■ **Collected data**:
>>>>>

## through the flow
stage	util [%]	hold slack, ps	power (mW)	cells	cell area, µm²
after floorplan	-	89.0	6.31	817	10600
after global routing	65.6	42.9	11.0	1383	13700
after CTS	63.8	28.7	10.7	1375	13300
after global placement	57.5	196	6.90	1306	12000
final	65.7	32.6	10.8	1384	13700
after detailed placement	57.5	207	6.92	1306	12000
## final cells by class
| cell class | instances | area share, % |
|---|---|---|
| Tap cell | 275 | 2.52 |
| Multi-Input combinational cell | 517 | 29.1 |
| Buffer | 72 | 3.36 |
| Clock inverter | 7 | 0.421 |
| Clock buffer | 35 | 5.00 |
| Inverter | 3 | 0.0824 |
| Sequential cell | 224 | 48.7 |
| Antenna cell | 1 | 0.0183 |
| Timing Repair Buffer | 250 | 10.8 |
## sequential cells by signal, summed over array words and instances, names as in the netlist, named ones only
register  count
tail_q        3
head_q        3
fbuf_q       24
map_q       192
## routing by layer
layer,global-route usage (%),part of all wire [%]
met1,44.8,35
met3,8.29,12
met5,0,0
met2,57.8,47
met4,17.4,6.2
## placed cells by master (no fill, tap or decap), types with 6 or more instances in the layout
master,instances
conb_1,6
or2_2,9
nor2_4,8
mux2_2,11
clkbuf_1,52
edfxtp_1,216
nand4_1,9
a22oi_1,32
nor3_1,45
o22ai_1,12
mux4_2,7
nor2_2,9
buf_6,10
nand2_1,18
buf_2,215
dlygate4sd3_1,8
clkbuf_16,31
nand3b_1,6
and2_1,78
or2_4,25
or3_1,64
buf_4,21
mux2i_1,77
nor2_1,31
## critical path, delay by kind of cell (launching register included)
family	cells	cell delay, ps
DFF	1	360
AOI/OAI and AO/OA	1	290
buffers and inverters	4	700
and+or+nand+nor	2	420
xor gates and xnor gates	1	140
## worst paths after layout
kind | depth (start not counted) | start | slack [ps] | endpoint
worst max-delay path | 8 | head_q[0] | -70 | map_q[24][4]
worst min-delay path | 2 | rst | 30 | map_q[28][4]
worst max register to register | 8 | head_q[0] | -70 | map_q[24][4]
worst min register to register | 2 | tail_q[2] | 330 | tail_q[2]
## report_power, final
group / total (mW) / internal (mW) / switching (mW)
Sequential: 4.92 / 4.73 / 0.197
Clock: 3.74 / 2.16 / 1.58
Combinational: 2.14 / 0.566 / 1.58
`config.mk`:
```
export PLATFORM = sky130hd
export DESIGN_NAME = rom_arbiter
export DESIGN_NICKNAME = d
export VERILOG_FILES = /design/src/rtl/rom_arbiter.sv
export SDC_FILE = /design/constraint.sdc
export NUM_CORES = 1
export LEC_CHECK = 0
export CAP_MARGIN = 10
export CORE_ASPECT_RATIO = 0.75
export CORE_MARGIN = 2
export CORE_UTILIZATION = 43
export CTS_BUF_LIST = sky130_fd_sc_hd__clkbuf_4
export CTS_CLUSTER_DIAMETER = 200
export DETAILED_ROUTE_END_ITERATION = 6
export HOLD_SLACK_MARGIN = 0.03
export PLACE_DENSITY = 0.95
export SYNTH_ARGS = -nofsm -noshare
export SYNTH_HDL_FRONTEND = slang
export SYNTH_SLANG_ARGS = --single-unit
```
`constraint.sdc`:
```
create_clock -name clk -period 3.9 [get_ports clk]
set_clock_uncertainty 0.05 [all_clocks]
set_input_delay 0.585 -clock clk [delete_from_list [all_inputs] [get_ports clk]]
set_output_delay 0.585 -clock clk [all_outputs]
set_load 0.02 [all_outputs]
```
`src/rtl/rom_arbiter.sv`:
```
// Two-port arbiter (instruction fetch, load) in front of one combinational ROM read port.
// Load wins conflicts until fetch has lost STARVE_MAX cycles in a row; responses arrive one cycle after grant.
module rom_arbiter #(
  parameter int ADDR_WIDTH = 12,
  parameter int STARVE_MAX = 4
) (
  input  logic        clk,
  input  logic        rst_n,
  input  logic        if_req,
  input  logic [31:0] if_addr,
  output logic        if_gnt,
  output logic        if_rvalid,
  output logic [31:0] if_rdata,
  output logic        if_err,
  input  logic        ls_req,
  input  logic [31:0] ls_addr,
  output logic        ls_gnt,
  output logic        ls_rvalid,
  output logic [31:0] ls_rdata,
  output logic        ls_err,
  output logic [31:0] rom_addr,
  input  logic [31:0] rom_data
);

  localparam logic [3:0] STARVE_LIMIT = 4'(STARVE_MAX);
  // Byte-address bits above the ROM; empty when the ROM spans the whole space.
  localparam logic [31:0] RANGE_MASK =
    (ADDR_WIDTH >= 30) ? 32'h0000_0000 : (~((32'h0000_0001 << ADDR_WIDTH) - 32'h0000_0001)) << 2;

  // Misaligned or beyond the ROM: the access is answered with an error instead of data.
  function automatic logic addr_fault(input logic [31:0] addr);
    return (addr[1:0] != 2'b00) || ((addr & RANGE_MASK) != 32'h0000_0000);
  endfunction

  logic [3:0]  starve_cnt_r;
  logic [3:0]  starve_nxt_s;
  logic        if_win_s;
  logic        ls_win_s;
  logic        if_fault_s;
  logic        ls_fault_s;
  logic [31:0] rom_addr_s;
  logic        if_rvalid_r;
  logic [31:0] if_rdata_r;
  logic        if_err_r;
  logic        ls_rvalid_r;
  logic [31:0] ls_rdata_r;
  logic        ls_err_r;

  // Grant decision: load has priority unless fetch has been starved to the limit.
  always_comb begin
    if_win_s = 1'b0;
    ls_win_s = 1'b0;
    if (if_req && (!ls_req || (starve_cnt_r == STARVE_LIMIT))) begin
      if_win_s = 1'b1;
    end else if (ls_req) begin
      ls_win_s = 1'b1;
    end else begin
      if_win_s = 1'b0;
      ls_win_s = 1'b0;
    end
  end

  // ROM address follows whichever port is granted this cycle.
  always_comb begin
    rom_addr_s = 32'h0000_0000;
    case ({if_win_s, ls_win_s})
      2'b10:   rom_addr_s = if_addr;
      2'b01:   rom_addr_s = ls_addr;
      default: rom_addr_s = 32'h0000_0000;
    endcase
  end

  // Consecutive fetch losses; any fetch grant or a dropped fetch request clears it.
  always_comb begin
    starve_nxt_s = 4'd0;
    if (if_req && !if_win_s) begin
      if (starve_cnt_r >= STARVE_LIMIT) begin
        starve_nxt_s = STARVE_LIMIT;
      end else begin
        starve_nxt_s = starve_cnt_r + 4'd1;
      end
    end else begin
      starve_nxt_s = 4'd0;
    end
  end

  assign if_fault_s = addr_fault(if_addr);
  assign ls_fault_s = addr_fault(ls_addr);

  // Starvation counter register.
  always_ff @(posedge clk or negedge rst_n) begin
    if (!rst_n) begin
      starve_cnt_r <= 4'd0;
    end else begin
      starve_cnt_r <= starve_nxt_s;
    end
  end

  // Fetch response: rdata/err only move on a grant, so they hold between responses.
  always_ff @(posedge clk or negedge rst_n) begin
    if (!rst_n) begin
      if_rvalid_r <= 1'b0;
      if_rdata_r  <= 32'h0000_0000;
      if_err_r    <= 1'b0;
    end else begin
      if_rvalid_r <= if_win_s;
      if (if_win_s) begin
        if_err_r   <= if_fault_s;
        if_rdata_r <= if_fault_s ? 32'h0000_0000 : rom_data;
      end
    end
  end

  // Load response, same scheme as fetch.
  always_ff @(posedge clk or negedge rst_n) begin
    if (!rst_n) begin
      ls_rvalid_r <= 1'b0;
      ls_rdata_r  <= 32'h0000_0000;
      ls_err_r    <= 1'b0;
    end else begin
      ls_rvalid_r <= ls_win_s;
      if (ls_win_s) begin
        ls_err_r   <= ls_fault_s;
        ls_rdata_r <= ls_fault_s ? 32'h0000_0000 : rom_data;
      end
    end
  end

  assign if_gnt    = if_win_s;
  assign ls_gnt    = ls_win_s;
  assign rom_addr  = rom_addr_s;
  assign if_rvalid = if_rvalid_r;
  assign if_rdata  = if_rdata_r;
  assign if_err    = if_err_r;
  assign ls_rvalid = ls_rvalid_r;
  assign ls_rdata  = ls_rdata_r;
  assign ls_err    = ls_err_r;

endmodule
```
======== Word-level counts from Yosys, hierarchy flattened ========
Index checks and enable logic that the tools add are counted.
operators by class
  $add $sub $neg .......................... 1
  $mul .................................... 0
  div/mod/pow operators ................... 0
  $lt $le $gt $ge ......................... 1
  eq/ne operators ......................... 3
  shift operators ......................... 0
  muxes and demuxes ....................... 8
  bitwise gates (word level) .............. 0
  reductions and logical operators ........ 11
operator list
  operator             count
  $mux 32              2
  $pmux 32 s2          1
  $reduce_bool 32->1   2
  $mux 4               2
  $add 4x1->4 const B  1
  $eq 4x3->1 const B   1
  $ge 4x3->1 const B   1
  $reduce_bool 2->1    2
  $logic_or 1x1->1     3
  $mux 1               3
  $eq 2x1->1 const B   1
  $eq 2x2->1 const B   1
  $logic_and 1x1->1    2
  $logic_not 1->1      2
word-level totals
  bits in registers ....................... 72
  bits in latches ......................... 0
  bits in writable memories ............... 0
  memory bits (read-only) ................. 0
  input port bits ......................... 100
  output and inout bits ................... 102
  logic and storage cells ................. 31
  memories kept ........................... 0

======== Logic depth before layout (Yosys ltp) ========
Gate-level depths: netlist of the first run.
  word-level depth ........................ 7
  gate-level depth with buffers ........... 7
  depth with buffers taken out ............ 6

======== Worst setup path after synthesis of the first run ========
OpenSTA, ideal clock, no wires.
  path type ............................... input to output
  from .................................... input port ls_req
  to ...................................... output port rom_addr[10]
  arrival ................................. 1.561 ns
  setup slack ............................. 1.704 ns
  cell stages on the path ................. 5
  path through ............................ nand2b_1 clkbuf_1 nand2_1 clkbuf_1 a21o_1
between the ends
  cells in the longest elaborated chain, start to end .. 6
  elaborated cells on any way between the ends .. 9
  those cells by class .................... 2 x eq/ne; 4 x mux; 3 x reduce/logical
RTL lines
  element                                   RTL line  source
  from (decl)                               15        input logic ls_req,
  $logic_not 1->1                           53        if (if_req && (!ls_req || (starve_cnt_r == STARVE_LIMIT))) begin
  $logic_or 1x1->1                          53
  $logic_and 1x1->1                         53
  $mux 1                                    53
  $eq 2x1->1 or $eq 2x2->1 (tied branches)  66        case ({if_win_s, ls_win_s})
  $pmux 32 s2 (*)                           66
  to (decl)                                 21        output logic [31:0] rom_addr,
Mark *: on every way between the ends. The rest lies on a longest branch, timed or not.

======== Final worst setup path of the first run ========
  from .................................... register starve_cnt_r[0]
  to ...................................... output port ls_gnt
between the ends
  cells in the longest elaborated chain, start to end .. 4
RTL lines
  element                 RTL line  source
  from (decl)             35        logic [3:0] starve_cnt_r;
  from (signal assigned)  95        starve_cnt_r <= starve_nxt_s;
  $eq 4x3->1              53
  $logic_or 1x1->1        53
  $logic_and 1x1->1       53
  $mux 1                  53
  to (decl)               17        output logic ls_gnt,
Every way passes these cells.

==> results of run 1 <==
-- through the flow --
step | util | hold WS, ns | area [sq um] | cells | power [mW]
2_1_floorplan | - | 0.239 | 3710 | 374 | 0.887
3_3_place_gp | 0.687 | 0.400 | 5780 | 649 | 1.09
3_5_place_dp | 0.687 | 0.416 | 5780 | 649 | 1.10
4_1_cts | 0.703 | 0.215 | 5920 | 664 | 1.57
5_1_grt | 0.703 | 0.258 | 5920 | 664 | 1.62
6_report | 0.703 | 0.205 | 5920 | 664 | 1.56
-- per-layer routing --
| metal | vias up | part of all wire | routed length, um | GRT usage |
|---|---|---|---|---|
| met5 | - | 0 | 0 | 0 |
| met4 | 0 | 0.016 | 219 | 0.0819 |
| met3 | 28 | 0.086 | 1170 | 0.0787 |
| met2 | 220 | 0.48 | 6600 | 0.465 |
| met1 | 1965 | 0.41 | 5640 | 0.390 |
| li1 | 1806 | - | - | - |
-- worst max-delay path by stage --
stage,slack [ns],to,depth (start not counted),startpoint
floorplan,1.70,rom_addr[10],5,ls_req
global placement,0.67,ls_gnt,6,if_req
detailed placement,0.62,ls_gnt,6,if_req
CTS,0.55,ls_gnt,7,starve_cnt_r[0]
global route,0.37,ls_gnt,7,starve_cnt_r[0]
finish,0.56,ls_gnt,7,starve_cnt_r[0]
-- cell type report --
cell class                 instances  area share
clock buffer                      10      0.0127
clock inverter                     5     0.00994
inverter                           4     0.00254
multi-input combinational        253       0.295
sequential                        72       0.305
tap                              108      0.0228
timing repair buffer             212       0.353
-- layout by cell type (no fill, tap or decap) --
| cell type | synthesis | routed |
|---|---|---|
| dfrtp_1 | 72 | 72 |
| nand2_1 | 4 | 4 |
| o21ai_0 | 3 | 3 |
| a21o_2 | 1 | 1 |
| o22a_1 | 2 | 2 |
| nor4_1 | 5 | 5 |
| bufinv_16 | 0 | 1 |
| ha_1 | 2 | 2 |
| clkinvlp_4 | 0 | 2 |
| o21ai_2 | 6 | 6 |
| nand4b_4 | 0 | 1 |
| buf_2 | 1 | 1 |
| nor4_4 | 0 | 4 |
| or4_1 | 1 | 1 |
| buf_4 | 0 | 12 |
| and3_1 | 32 | 32 |
| a211o_4 | 1 | 1 |
| clkbuf_4 | 0 | 10 |
| a21oi_1 | 1 | 1 |
| clkinv_2 | 0 | 1 |
| conb_1 | 1 | 1 |
| o2bb2ai_1 | 32 | 32 |
| or4_4 | 1 | 1 |
| nand4_1 | 65 | 65 |
| inv_1 | 4 | 4 |
| clkinv_4 | 0 | 1 |
| clkdlybuf4s50_1 | 0 | 199 |
| o21ai_1 | 24 | 24 |
| nand3_1 | 34 | 34 |
| nor4b_1 | 1 | 1 |
| nand2b_1 | 1 | 1 |
| a21o_1 | 31 | 31 |
-- power by group through the flow --
| stage | Combinational [mW] | Clock, mW | Sequential, mW |
|---|---|---|---|
| CTS | 0.336 | 0.479 | 0.751 |
| finish | 0.338 | 0.469 | 0.751 |
| global placement | 0.328 | 0 | 0.765 |
| detailed placement | 0.334 | 0 | 0.766 |
| floorplan | 0.120 | 0 | 0.767 |
| global route | 0.356 | 0.515 | 0.752 |
-- registers in the layout, indices dropped and copies added, names as in the netlist --
| register | flops |
|---|---|
| if_rdata | 32 |
| ls_rdata | 32 |
| starve_cnt_r | 4 |
| if_err | 1 |
| if_rvalid | 1 |
| ls_err | 1 |
| ls_rvalid | 1 |
-- cells in the mapped netlist (all sizes together) --
cell type and number:
or4 2, conb 1, nor4 9, nor4b 1, o22a 2, nand2 4, nand4 65, clkbuf 36
a21o 32, buf 9, o21ai 33, nand2b 1, nand3 34, a211o 1, o2bb2ai 32, dfrtp 72
a21oi 1, ha 2, and3 32, inv 4, nand4b 1
-- kinds of logic (layout without fill, tap and decap cells) --
kind of cell | after synthesis | after routing | share of synthesized area
and+or+nand+nor | 149 | 149 | 0.249
AOI/OAI and AO/OA | 101 | 101 | 0.202
DFF | 72 | 72 | 0.486
buffers and inverters | 49 | 231 | 0.0560
adders and majority gates | 2 | 2 | 0.00674
other | 1 | 1 | 0.00101
File: src/rtl/input_scan_pkg.sv
// Shared types and helpers for the board input scan controller.
// Holds the button FSM state encoding, the board clock rate and the counter sizing helper.
// S_LO must stay at encoding 0 so that a cleared state register means "released".
package input_scan_pkg;

  // Board clock frequency the default debounce/hold/repeat counts are derived from.
  localparam int unsigned CLK_HZ = 100_000_000;

  // Per-channel button FSM states.
  typedef enum logic [1:0] {
    S_LO     = 2'd0,
    S_CHK_HI = 2'd1,
    S_HI     = 2'd2,
    S_CHK_LO = 2'd3
  } btn_state_t;

  // Width large enough to hold the largest of the three cycle counts.
  function automatic int unsigned cnt_width(input int unsigned deb,
                                            input int unsigned hold,
                                            input int unsigned rpt);
    int unsigned m;
    m = deb;
    if (hold > m) m = hold;
    if (rpt > m) m = rpt;
    if (m < 1) m = 1;
    return $clog2(m + 1);
  endfunction

endpackage

File: src/rtl/btn_debounce_ch.sv
// One push-button channel: 2-FF synchroniser, debounce FSM, press/release pulses, optional auto-repeat.
// Latency: a clean pin edge moves dbtn_o after DEBOUNCE_CYCLES+2 clock edges; pulses share that edge.
// Optional feature macro: INPUT_SCAN_AUTOREPEAT_EN (rpt_o tied low and no repeat counter when undefined).
module btn_debounce_ch
  import input_scan_pkg::*;
#(
  parameter int unsigned DEBOUNCE_CYCLES = 1_000_000,
  parameter int unsigned HOLD_CYCLES     = 50_000_000,
  parameter int unsigned REPEAT_CYCLES   = 10_000_000
) (
  input  logic clk_i,
  input  logic rst_i,
  input  logic btn_i,
  output logic dbtn_o,
  output logic press_o,
  output logic rel_o,
  output logic rpt_o
);

  localparam int unsigned CNT_W = cnt_width(DEBOUNCE_CYCLES, HOLD_CYCLES, REPEAT_CYCLES);
  localparam logic [CNT_W-1:0] CNT_MAX = '1;
  localparam logic [CNT_W-1:0] CNT_ONE = CNT_W'(1);
  localparam logic [CNT_W-1:0] DEB_C   = CNT_W'(DEBOUNCE_CYCLES);

  logic             s1_q, s2_q;
  btn_state_t       state_q, state_d;
  logic [CNT_W-1:0] cnt_q, cnt_d, cnt_inc;
  logic             dbtn_q, dbtn_d;
  logic             press_q, press_d;
  logic             rel_q, rel_d;

  // Two-stage synchroniser; only s2_q is seen by the FSM.
  always_ff @(posedge clk_i or posedge rst_i) begin
    if (rst_i) begin
      s1_q <= 1'b0;
      s2_q <= 1'b0;
    end else begin
      s1_q <= btn_i;
      s2_q <= s1_q;
    end
  end

  // Next-state logic: cnt holds the number of consecutive samples seen at the new level.
  always_comb begin
    state_d = state_q;
    cnt_d   = cnt_q;
    dbtn_d  = dbtn_q;
    press_d = 1'b0;
    rel_d   = 1'b0;
    cnt_inc = (cnt_q == CNT_MAX) ? cnt_q : cnt_q + CNT_ONE;
    unique case (state_q)
      S_LO: begin
        if (s2_q) begin
          if (DEBOUNCE_CYCLES <= 1) begin
            state_d = S_HI;
            dbtn_d  = 1'b1;
            press_d = 1'b1;
            cnt_d   = '0;
          end else begin
            state_d = S_CHK_HI;
            cnt_d   = CNT_ONE;
          end
        end
      end
      S_CHK_HI: begin
        if (!s2_q) begin
          state_d = S_LO;
          cnt_d   = '0;
        end else if (cnt_inc == DEB_C) begin
          state_d = S_HI;
          dbtn_d  = 1'b1;
          press_d = 1'b1;
          cnt_d   = '0;
        end else begin
          cnt_d = cnt_inc;
        end
      end
      S_HI: begin
        if (!s2_q) begin
          if (DEBOUNCE_CYCLES <= 1) begin
            state_d = S_LO;
            dbtn_d  = 1'b0;
            rel_d   = 1'b1;
            cnt_d   = '0;
          end else begin
            state_d = S_CHK_LO;
            cnt_d   = CNT_ONE;
          end
        end
      end
      S_CHK_LO: begin
        if (s2_q) begin
          state_d = S_HI;
          cnt_d   = '0;
        end else if (cnt_inc == DEB_C) begin
          state_d = S_LO;
          dbtn_d  = 1'b0;
          rel_d   = 1'b1;
          cnt_d   = '0;
        end else begin
          cnt_d = cnt_inc;
        end
      end
      default: begin
        state_d = S_LO;
        cnt_d   = '0;
        dbtn_d  = 1'b0;
      end
    endcase
  end

  // FSM state, debounce counter and registered level/pulse outputs.
  always_ff @(posedge clk_i or posedge rst_i) begin
    if (rst_i) begin
      state_q <= S_LO;
      cnt_q   <= '0;
      dbtn_q  <= 1'b0;
      press_q <= 1'b0;
      rel_q   <= 1'b0;
    end else begin
      state_q <= state_d;
      cnt_q   <= cnt_d;
      dbtn_q  <= dbtn_d;
      press_q <= press_d;
      rel_q   <= rel_d;
    end
  end

  assign dbtn_o  = dbtn_q;
  assign press_o = press_q;
  assign rel_o   = rel_q;

`ifdef INPUT_SCAN_AUTOREPEAT_EN
  localparam logic [CNT_W-1:0] HOLD_C = CNT_W'(HOLD_CYCLES);
  localparam logic [CNT_W-1:0] RPT_C  = CNT_W'(REPEAT_CYCLES);

  logic [CNT_W-1:0] rpt_cnt_q, rpt_cnt_d, rpt_inc;
  logic             rpt_first_q, rpt_first_d;
  logic             rpt_q, rpt_d;

  // Repeat timer: restarts on the press edge, first period HOLD, then REPEAT; dropping to S_LO wins.
  always_comb begin
    rpt_cnt_d   = rpt_cnt_q;
    rpt_first_d = rpt_first_q;
    rpt_d       = 1'b0;
    rpt_inc     = (rpt_cnt_q == CNT_MAX) ? rpt_cnt_q : rpt_cnt_q + CNT_ONE;
    if (state_d == S_LO) begin
      rpt_cnt_d   = '0;
      rpt_first_d = 1'b0;
    end else if (press_d) begin
      rpt_cnt_d   = '0;
      rpt_first_d = 1'b1;
    end else if (state_q == S_HI || state_q == S_CHK_LO) begin
      if (rpt_inc == (rpt_first_q ? HOLD_C : RPT_C)) begin
        rpt_d       = 1'b1;
        rpt_cnt_d   = '0;
        rpt_first_d = 1'b0;
      end else begin
        rpt_cnt_d = rpt_inc;
      end
    end
  end

  // Repeat timer registers and registered repeat pulse.
  always_ff @(posedge clk_i or posedge rst_i) begin
    if (rst_i) begin
      rpt_cnt_q   <= '0;
      rpt_first_q <= 1'b0;
      rpt_q       <= 1'b0;
    end else begin
      rpt_cnt_q   <= rpt_cnt_d;
      rpt_first_q <= rpt_first_d;
      rpt_q       <= rpt_d;
    end
  end

  assign rpt_o = rpt_q;
`else
  assign rpt_o = 1'b0;
`endif

endmodule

<<<<<

Copy out the lines above exactly, beginning at the one that contains "7 | 0.421 |" and ending at the one that contains "Clock: 3.74 / 2.16 / 1.58".

■ **ANSWER FOR THIS EXERCISE**:
| Clock inverter | 7 | 0.421 |
| Clock buffer | 35 | 5.00 |
| Inverter | 3 | 0.0824 |
| Sequential cell | 224 | 48.7 |
| Antenna cell | 1 | 0.0183 |
| Timing Repair Buffer | 250 | 10.8 |
## sequential cells by signal, summed over array words and instances, names as in the netlist, named ones only
register  count
tail_q        3
head_q        3
fbuf_q       24
map_q       192
## routing by layer
layer,global-route usage (%),part of all wire [%]
met1,44.8,35
met3,8.29,12
met5,0,0
met2,57.8,47
met4,17.4,6.2
## placed cells by master (no fill, tap or decap), types with 6 or more instances in the layout
master,instances
conb_1,6
or2_2,9
nor2_4,8
mux2_2,11
clkbuf_1,52
edfxtp_1,216
nand4_1,9
a22oi_1,32
nor3_1,45
o22ai_1,12
mux4_2,7
nor2_2,9
buf_6,10
nand2_1,18
buf_2,215
dlygate4sd3_1,8
clkbuf_16,31
nand3b_1,6
and2_1,78
or2_4,25
or3_1,64
buf_4,21
mux2i_1,77
nor2_1,31
## critical path, delay by kind of cell (launching register included)
family	cells	cell delay, ps
DFF	1	360
AOI/OAI and AO/OA	1	290
buffers and inverters	4	700
and+or+nand+nor	2	420
xor gates and xnor gates	1	140
## worst paths after layout
kind | depth (start not counted) | start | slack [ps] | endpoint
worst max-delay path | 8 | head_q[0] | -70 | map_q[24][4]
worst min-delay path | 2 | rst | 30 | map_q[28][4]
worst max register to register | 8 | head_q[0] | -70 | map_q[24][4]
worst min register to register | 2 | tail_q[2] | 330 | tail_q[2]
## report_power, final
group / total (mW) / internal (mW) / switching (mW)
Sequential: 4.92 / 4.73 / 0.197
Clock: 3.74 / 2.16 / 1.58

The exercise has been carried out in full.